(Dataset entries)

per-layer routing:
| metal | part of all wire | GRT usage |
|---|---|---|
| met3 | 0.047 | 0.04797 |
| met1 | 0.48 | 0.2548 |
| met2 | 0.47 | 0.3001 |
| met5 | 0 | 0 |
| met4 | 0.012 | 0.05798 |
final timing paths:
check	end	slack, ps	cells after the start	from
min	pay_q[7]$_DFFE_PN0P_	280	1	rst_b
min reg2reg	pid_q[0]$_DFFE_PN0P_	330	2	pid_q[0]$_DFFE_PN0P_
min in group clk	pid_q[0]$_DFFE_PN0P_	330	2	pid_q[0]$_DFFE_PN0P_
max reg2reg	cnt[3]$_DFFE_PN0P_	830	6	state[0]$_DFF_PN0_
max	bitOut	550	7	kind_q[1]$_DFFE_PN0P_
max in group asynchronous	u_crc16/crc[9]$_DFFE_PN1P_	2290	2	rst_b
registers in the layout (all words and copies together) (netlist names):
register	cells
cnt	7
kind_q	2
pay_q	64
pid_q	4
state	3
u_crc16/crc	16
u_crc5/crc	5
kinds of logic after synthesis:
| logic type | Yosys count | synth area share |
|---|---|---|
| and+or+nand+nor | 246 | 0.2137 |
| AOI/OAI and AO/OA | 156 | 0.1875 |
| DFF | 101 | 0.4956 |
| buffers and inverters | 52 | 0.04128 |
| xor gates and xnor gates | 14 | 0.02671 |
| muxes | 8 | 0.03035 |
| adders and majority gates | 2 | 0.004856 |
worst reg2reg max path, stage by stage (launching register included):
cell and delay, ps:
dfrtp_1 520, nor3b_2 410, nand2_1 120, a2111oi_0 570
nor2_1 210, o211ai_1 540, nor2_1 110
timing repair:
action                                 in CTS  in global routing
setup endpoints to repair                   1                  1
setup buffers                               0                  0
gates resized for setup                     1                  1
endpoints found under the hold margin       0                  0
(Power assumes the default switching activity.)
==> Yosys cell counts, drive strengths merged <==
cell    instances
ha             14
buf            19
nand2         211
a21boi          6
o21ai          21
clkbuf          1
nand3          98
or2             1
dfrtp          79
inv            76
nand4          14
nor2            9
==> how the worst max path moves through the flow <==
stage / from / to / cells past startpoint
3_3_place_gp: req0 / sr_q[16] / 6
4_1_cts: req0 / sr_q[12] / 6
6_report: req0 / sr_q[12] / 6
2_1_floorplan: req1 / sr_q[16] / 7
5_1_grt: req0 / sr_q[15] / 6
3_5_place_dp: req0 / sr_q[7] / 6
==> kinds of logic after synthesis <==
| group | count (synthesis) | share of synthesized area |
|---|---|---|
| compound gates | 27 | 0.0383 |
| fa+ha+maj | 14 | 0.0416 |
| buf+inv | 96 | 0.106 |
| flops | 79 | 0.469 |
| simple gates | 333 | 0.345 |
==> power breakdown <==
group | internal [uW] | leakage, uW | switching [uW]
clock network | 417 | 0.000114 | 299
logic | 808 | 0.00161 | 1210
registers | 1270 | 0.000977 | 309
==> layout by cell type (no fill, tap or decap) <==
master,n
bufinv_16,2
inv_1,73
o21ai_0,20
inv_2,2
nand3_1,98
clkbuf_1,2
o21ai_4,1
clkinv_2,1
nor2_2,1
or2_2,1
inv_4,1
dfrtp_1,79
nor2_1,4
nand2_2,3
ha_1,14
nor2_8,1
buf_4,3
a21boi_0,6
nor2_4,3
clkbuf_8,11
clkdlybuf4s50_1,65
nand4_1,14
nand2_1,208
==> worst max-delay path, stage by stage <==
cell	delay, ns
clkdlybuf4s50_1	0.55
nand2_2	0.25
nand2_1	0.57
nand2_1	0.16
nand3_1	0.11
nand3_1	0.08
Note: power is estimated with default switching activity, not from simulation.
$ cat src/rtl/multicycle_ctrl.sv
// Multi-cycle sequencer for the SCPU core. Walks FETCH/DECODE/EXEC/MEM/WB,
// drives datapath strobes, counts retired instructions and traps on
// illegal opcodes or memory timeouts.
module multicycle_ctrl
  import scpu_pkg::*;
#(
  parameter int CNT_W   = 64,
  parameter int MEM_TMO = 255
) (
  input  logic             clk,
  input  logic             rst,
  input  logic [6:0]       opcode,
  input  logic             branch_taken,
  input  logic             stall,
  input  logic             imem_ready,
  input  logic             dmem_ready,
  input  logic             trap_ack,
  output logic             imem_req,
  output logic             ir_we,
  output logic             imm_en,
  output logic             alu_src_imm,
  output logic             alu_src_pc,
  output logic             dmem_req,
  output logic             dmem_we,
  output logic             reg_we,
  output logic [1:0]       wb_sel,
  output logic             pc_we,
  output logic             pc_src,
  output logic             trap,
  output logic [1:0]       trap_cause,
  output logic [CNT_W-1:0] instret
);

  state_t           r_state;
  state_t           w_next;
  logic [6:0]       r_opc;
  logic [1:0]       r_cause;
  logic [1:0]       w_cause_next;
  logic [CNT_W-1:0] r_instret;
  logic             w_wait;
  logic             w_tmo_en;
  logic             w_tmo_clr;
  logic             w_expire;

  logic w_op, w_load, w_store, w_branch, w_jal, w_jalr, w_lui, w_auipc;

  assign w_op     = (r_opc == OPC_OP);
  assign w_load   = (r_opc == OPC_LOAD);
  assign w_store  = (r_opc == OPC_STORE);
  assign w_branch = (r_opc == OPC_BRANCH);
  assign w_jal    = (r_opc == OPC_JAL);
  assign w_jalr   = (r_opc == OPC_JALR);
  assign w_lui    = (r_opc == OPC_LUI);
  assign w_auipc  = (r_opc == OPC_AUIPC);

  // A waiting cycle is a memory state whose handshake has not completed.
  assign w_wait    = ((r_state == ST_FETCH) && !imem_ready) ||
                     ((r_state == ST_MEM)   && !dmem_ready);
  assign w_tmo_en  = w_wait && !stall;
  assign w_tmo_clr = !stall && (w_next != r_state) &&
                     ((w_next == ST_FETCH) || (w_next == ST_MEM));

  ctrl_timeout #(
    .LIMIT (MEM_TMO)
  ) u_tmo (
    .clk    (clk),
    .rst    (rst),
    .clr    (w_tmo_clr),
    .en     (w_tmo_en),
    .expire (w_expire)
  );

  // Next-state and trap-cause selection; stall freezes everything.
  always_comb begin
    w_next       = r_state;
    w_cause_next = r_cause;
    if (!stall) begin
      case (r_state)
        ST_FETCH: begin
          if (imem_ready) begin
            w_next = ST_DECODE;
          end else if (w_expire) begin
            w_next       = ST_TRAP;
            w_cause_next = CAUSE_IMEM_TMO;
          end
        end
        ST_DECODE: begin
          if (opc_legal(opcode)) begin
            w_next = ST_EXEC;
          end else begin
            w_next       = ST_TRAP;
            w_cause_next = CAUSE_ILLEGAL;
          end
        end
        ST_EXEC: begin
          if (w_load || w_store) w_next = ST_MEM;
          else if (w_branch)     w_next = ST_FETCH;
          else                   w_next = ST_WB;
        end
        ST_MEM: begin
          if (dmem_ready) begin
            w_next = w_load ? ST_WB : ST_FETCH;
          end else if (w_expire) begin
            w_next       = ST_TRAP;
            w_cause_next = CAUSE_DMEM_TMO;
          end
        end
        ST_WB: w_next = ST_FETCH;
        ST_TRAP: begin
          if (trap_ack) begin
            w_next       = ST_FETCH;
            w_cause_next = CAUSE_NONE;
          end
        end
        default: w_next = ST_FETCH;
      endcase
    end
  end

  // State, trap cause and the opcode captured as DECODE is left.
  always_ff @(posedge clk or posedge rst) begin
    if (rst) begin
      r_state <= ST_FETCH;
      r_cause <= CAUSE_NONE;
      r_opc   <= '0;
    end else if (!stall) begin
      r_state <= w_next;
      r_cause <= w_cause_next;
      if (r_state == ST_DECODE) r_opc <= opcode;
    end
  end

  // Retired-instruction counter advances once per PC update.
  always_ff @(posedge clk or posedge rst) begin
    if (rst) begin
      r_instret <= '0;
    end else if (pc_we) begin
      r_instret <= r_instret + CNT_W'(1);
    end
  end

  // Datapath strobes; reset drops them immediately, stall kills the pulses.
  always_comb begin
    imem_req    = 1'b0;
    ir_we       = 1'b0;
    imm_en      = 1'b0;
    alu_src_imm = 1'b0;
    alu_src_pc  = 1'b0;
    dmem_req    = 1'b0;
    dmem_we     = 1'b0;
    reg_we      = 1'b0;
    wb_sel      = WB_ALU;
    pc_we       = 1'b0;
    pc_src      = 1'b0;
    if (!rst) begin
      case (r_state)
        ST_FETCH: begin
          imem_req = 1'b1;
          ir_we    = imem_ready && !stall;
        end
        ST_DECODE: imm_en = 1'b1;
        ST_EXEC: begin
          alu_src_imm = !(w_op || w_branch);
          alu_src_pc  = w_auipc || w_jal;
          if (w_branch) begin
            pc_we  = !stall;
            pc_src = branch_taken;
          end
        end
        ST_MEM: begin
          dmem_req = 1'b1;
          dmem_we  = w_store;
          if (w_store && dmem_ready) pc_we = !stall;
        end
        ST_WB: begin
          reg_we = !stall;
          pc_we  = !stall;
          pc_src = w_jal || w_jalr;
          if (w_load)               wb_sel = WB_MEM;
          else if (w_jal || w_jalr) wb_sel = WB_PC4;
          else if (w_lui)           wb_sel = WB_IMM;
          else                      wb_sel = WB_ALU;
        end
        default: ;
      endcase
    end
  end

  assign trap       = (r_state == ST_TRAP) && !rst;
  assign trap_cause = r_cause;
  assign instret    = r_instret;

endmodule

Exercise goal - Scan the lines above for "group", then copy every one that has it.

Finished exercise -
min in group clk	pid_q[0]$_DFFE_PN0P_	330	2	pid_q[0]$_DFFE_PN0P_
max in group asynchronous	u_crc16/crc[9]$_DFFE_PN1P_	2290	2	rst_b
| group | count (synthesis) | share of synthesized area |
group | internal [uW] | leakage, uW | switching [uW]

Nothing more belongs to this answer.